The court also explained that the purpose of tools of the trade avoidance provision "is to afford a debtor a fresh start and to preserve the means to continue the business or profession in which he or she was engaged when the petition was filed." Id. The court further explained that to determine whether a debtor is a farmer under § 522(f), it was required to assess "the intensity of a debtor's past farming activities and the sincerity of his intentions to continue farming, as well as evidence that [the] debtor is legitimately engaged in a trade which currently and regularly used the specific implements or tools exempted and on which lien avoidance is sought." Id. (quoting In re LaFond, 791 F.2d 623 (8th Cir. 1986)). The court noted that it has adopted the LaFond test and that it has previously held that "tools necessary to the trade in which the debtor was engaged at the time of filing may still qualify as tools of the trade . . . even if the debtor is presently engaged in some other pursuit" as long as "the debtor has only temporarily ceased the vocation to which the tools belong and is sincere in his or her intent to shortly resume that vocation." Id. (citations omitted).

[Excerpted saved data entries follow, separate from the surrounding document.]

## /design/flow/design.v

```verilog
module pwm2 (clk, in, pwm);
input clk;
input [7:0]in;
output reg pwm;
reg [27:0] contador;
reg [27:0] ciclo = 0;
always @(posedge clk) begin
		if(in=='h63|in=='h78|in=='h30) begin
			case(in)
				'h30: ciclo<=0;          
				'h63: ciclo<=20_000;     
				'h78: ciclo<=50_000;     
			endcase 
		end
end
always @(posedge clk) begin
	contador=contador+1;
	if (contador == 50_000)begin
		contador=0;
	end
	if (contador <= ciclo)begin
		pwm=1;
	end else begin
		pwm=0;
	end
end
endmodule 
```

## /design/flow/config.mk

```make
export PLATFORM = sky130hd
export DESIGN_NAME = pwm2
export DESIGN_NICKNAME = pwm2
export VERILOG_FILES = /design/flow/design.v
export SDC_FILE = /design/flow/constraint.sdc
export NUM_CORES = 4
export LEC_CHECK = 1
export CORE_AREA = 10 10 104 104
export DIE_AREA = 0 0 114 114
```

## /design/flow/run.sh

```bash
#!/bin/bash
# OpenROAD 26Q1-2900-gdf79404cd8, Yosys 0.63+post, stock flow scripts
make -C /OpenROAD-flow-scripts/flow DESIGN_CONFIG=/design/flow/config.mk WORK_HOME=/design/flow/orfs finish
```

## /design/flow/constraint.sdc

```tcl
current_design pwm2

set clk_period 7.5
set clk_io_pct 0.2

create_clock -name clk0 -period $clk_period [get_ports {clk}]

set non_clock_inputs [all_inputs -no_clocks]
set_input_delay [expr $clk_period * $clk_io_pct] -clock clk0 $non_clock_inputs
set_output_delay [expr $clk_period * $clk_io_pct] -clock clk0 [all_outputs]
```

==> impl_metrics.tcl <==
# flow metrics
set metrics [dict create \
    drive_above_1_share 0.0661 \
    synth.yosys.chip_area_sq_mm 0.00194 \
    power.ir.vdd_worst_mv 0.0626 \
    setup_viol_count_final 0 \
    comb_pwr_share 0.018 \
    clockPowerShare 0.504 \
    synth.logic.top_family "simple AND/OR/NAND/NOR gates" \
    cp_num_buf_inv 0 \
    timing.final.crit_share 0.635 \
    final-comb-area_sq_mm 0.00119 \
    ys.warnings.count 1 \
    routabilityCongestion 0.893 \
    final_period_minus_worst_setup_slack_ps 4760 \
    run_status "finished, final reports clean" \
    first_global_vias 1521 \
    power.share.switching 0.185 \
    routed_wl_per_cell_um 12.1 \
    grt_first_pass_wirelength_um 7130 \
    layout-area-overhead-vs-synth_pct 15.6 \
    numClockSinks 32 \
    io_pins 10 \
    floorplanUtilization 0.223 \
    netlist.top_cell.by_area "sky130_fd_sc_hd__dfxtp_1" \
    cts_setup_buffers 0 \
    grt_antenna_before_repair 0 \
    drt_pass1_iterations 4 \
    seqPwrFrac 0.478 \
    synth-async-reset-ratio 0 \
    drcViolationCount 0 \
    reg2reg_depth 14 \
    timing.setup.critical_path_class "reg -> reg" \
    synth-seq-area-share 0.346 \
    storage_cell_area_sq_um 671 \
    synth-main-ff-cell "sky130_fd_sc_hd__dfxtp_1" \
    endpoint_kind_of_the_worst_setup_timing_path "flip-flop" \
    post_synth_edffs 3 \
    ctsRootBufferMaster "sky130_fd_sc_hd__clkbuf_8" \
    critPathMaxFanout 12 \
    yosys-top-cells-count "sky130_fd_sc_hd__dfxtp_1 (29), sky130_fd_sc_hd__xnor2_1 (20), sky130_fd_sc_hd__nand2_1 (18)" \
    via_count 1575 \
    worst_path_dominant_cell_family "simple AND/OR/NAND/NOR gates" \
    final_antenna_net_count 0 \
    power.total_mw 0.361 \
    whs_path_depth 1 \
    overall_global_routing_resource_usage 0.0644 \
    tritoncts "yes" \
    warnings 25 \
    rr_startpoint "contador[3]$_DFF_P_" \
    post_synth_xor_area_fraction 0.136 \
    power_density_mw_per_mm2 161 \
    num_antenna_cells 0 \
    clock-skew-final_ps 8.95 \
    hold_buffers 0 \
    portBuffers 9 \
    syn_avg_cell_area_sq_um 8.72 \
    synth.lib_cells_used.distinct 51 \
    tritoncts.num_buffers 5 \
    floorplan.die_area_sq_mm 0.0130 \
    sort_of_element_at_the_start_of_the_critical_path "flip-flop" \
    worst_ep_required_time_ps 7720 \
    synthMuxAreaShare 0.0110 \
    ff2ff_setup_slack_ps 2740 \
    number_of_cells_in_the_yosys_synthesis_report 222 \
    chipHeight_um 114 \
    timing.rr.end "pwm$_DFF_P_" \
    compound_cell_area_share_of_the_yosys_netlist 0.101 \
    drv.max_cap_violation_count 0 \
    hold_ws_ps 486 \
    crit_path_top_delay_cell "sky130_fd_sc_hd__or4_4" \
    cts.repair.resized 0 \
    total_negative_setup_slacks_ps 0 \
    utilization 0.258 \
    die_width_um 114 \
    hold_path.startpoint "contador[25]$_DFF_P_" \
    crit_path_cell_trace "nand3_1 -> or4_4 -> or3_1 -> a2111oi_0 -> o311ai_0 -> and4bb_1 -> nor2_1 -> ha_1 -> and4_1 -> nand2_1 -> or4_1 -> nor3_1 -> o2111ai_1 -> a21oi_1" \
    worst_max_slew_margin_expressed_relative_to_the_limit 0.298 \
    largest_net_degree_at_the_start_of_global_routing 13 \
    power_leakage_nw 0.804 \
    internal-power_mw 0.294 \
    synth_cells 222 \
    detail_route.iter0.violations 108 \
    overflow 0 \
    fill_cells 945 \
    number_of_cells_on_the_critical_path 14 \
    synthDominantCellAreaShare 0.300 \
    timing_worst_slew_pin_value_ps 1040 \
    net-switching-power_mw 0.0667 \
    cts.htree.levels 2 \
    totalWireLength_um 4050 \
    netlist.top_cell.by_instances "sky130_fd_sc_hd__dfxtp_1" \
    std_cell_rows 34 \
    dp_cells 327 \
    critical_path_arrival_ps 4980 \
    postSynthRegisterBits 32 \
    hold_viol 0 \
    hpwlAfterDp_um 3120 \
    slew_violations 0 \
    synthAdderAreaFrac 0.0646 \
    crit_path_max_incr_delay_ps 710 \
    std_cell_core_area_sq_mm 0.00868 \
    clkSlewWorstSetupHoldPaths_ps 70 \
    post_drt_via_cell_ratio 4.70 \
    synth.cell_area_sq_mm 0.00194 \
    ctsLongestPathBuffers 2 \
    critPathLaunch "contador[3]$_DFF_P_" \
    hold-path-endpoint "contador[25]$_DFF_P_" \
    rsz0062_at_grt "false" \
    hold_path.class "reg -> reg" \
    layoutNonFillerInstCount 335 \
    top_cells_by_area "sky130_fd_sc_hd__dfxtp_1 (30%), sky130_fd_sc_hd__xnor2_1 (9.0%), sky130_fd_sc_hd__ha_1 (6.5%)" \
    max_clock_freq_mhz 210 \
    clk-insertion-delay-late_ps 290 \
    post_synth_and_or_nand_nor_area_fraction 0.302 \
]
==> layout make-up <==
type / instances / area share
well taps: 108 / 0.0604
clock inverters: 1 / 0.0134
flip-flops and latches: 32 / 0.300
multi-input cells: 171 / 0.532
inverters: 7 / 0.0117
repair buffers: 9 / 0.0402
clock buffers: 7 / 0.0430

The court held that the FSA's lien was a nonpossessory, non-purchase money security interest because the FSA did not dispute the debtors' argument that the lien was a nonpossessory, non-purchase money security interest. See id. The court also held that the debtors could not avoid the FSA's lien in the farming equipment and machinery because the debtors failed to establish that the equipment and machinery constituted tools of the trade. See id. at 111. Noting that the debtors did not have "any reasonable prospect of returning to the farming business," the court added that a debtor's mere desire to return to farming was not sufficient to satisfy the LaFond test. See id.
The case was decided on May 9, 2003; this summary was posted Dec. 23, 2003.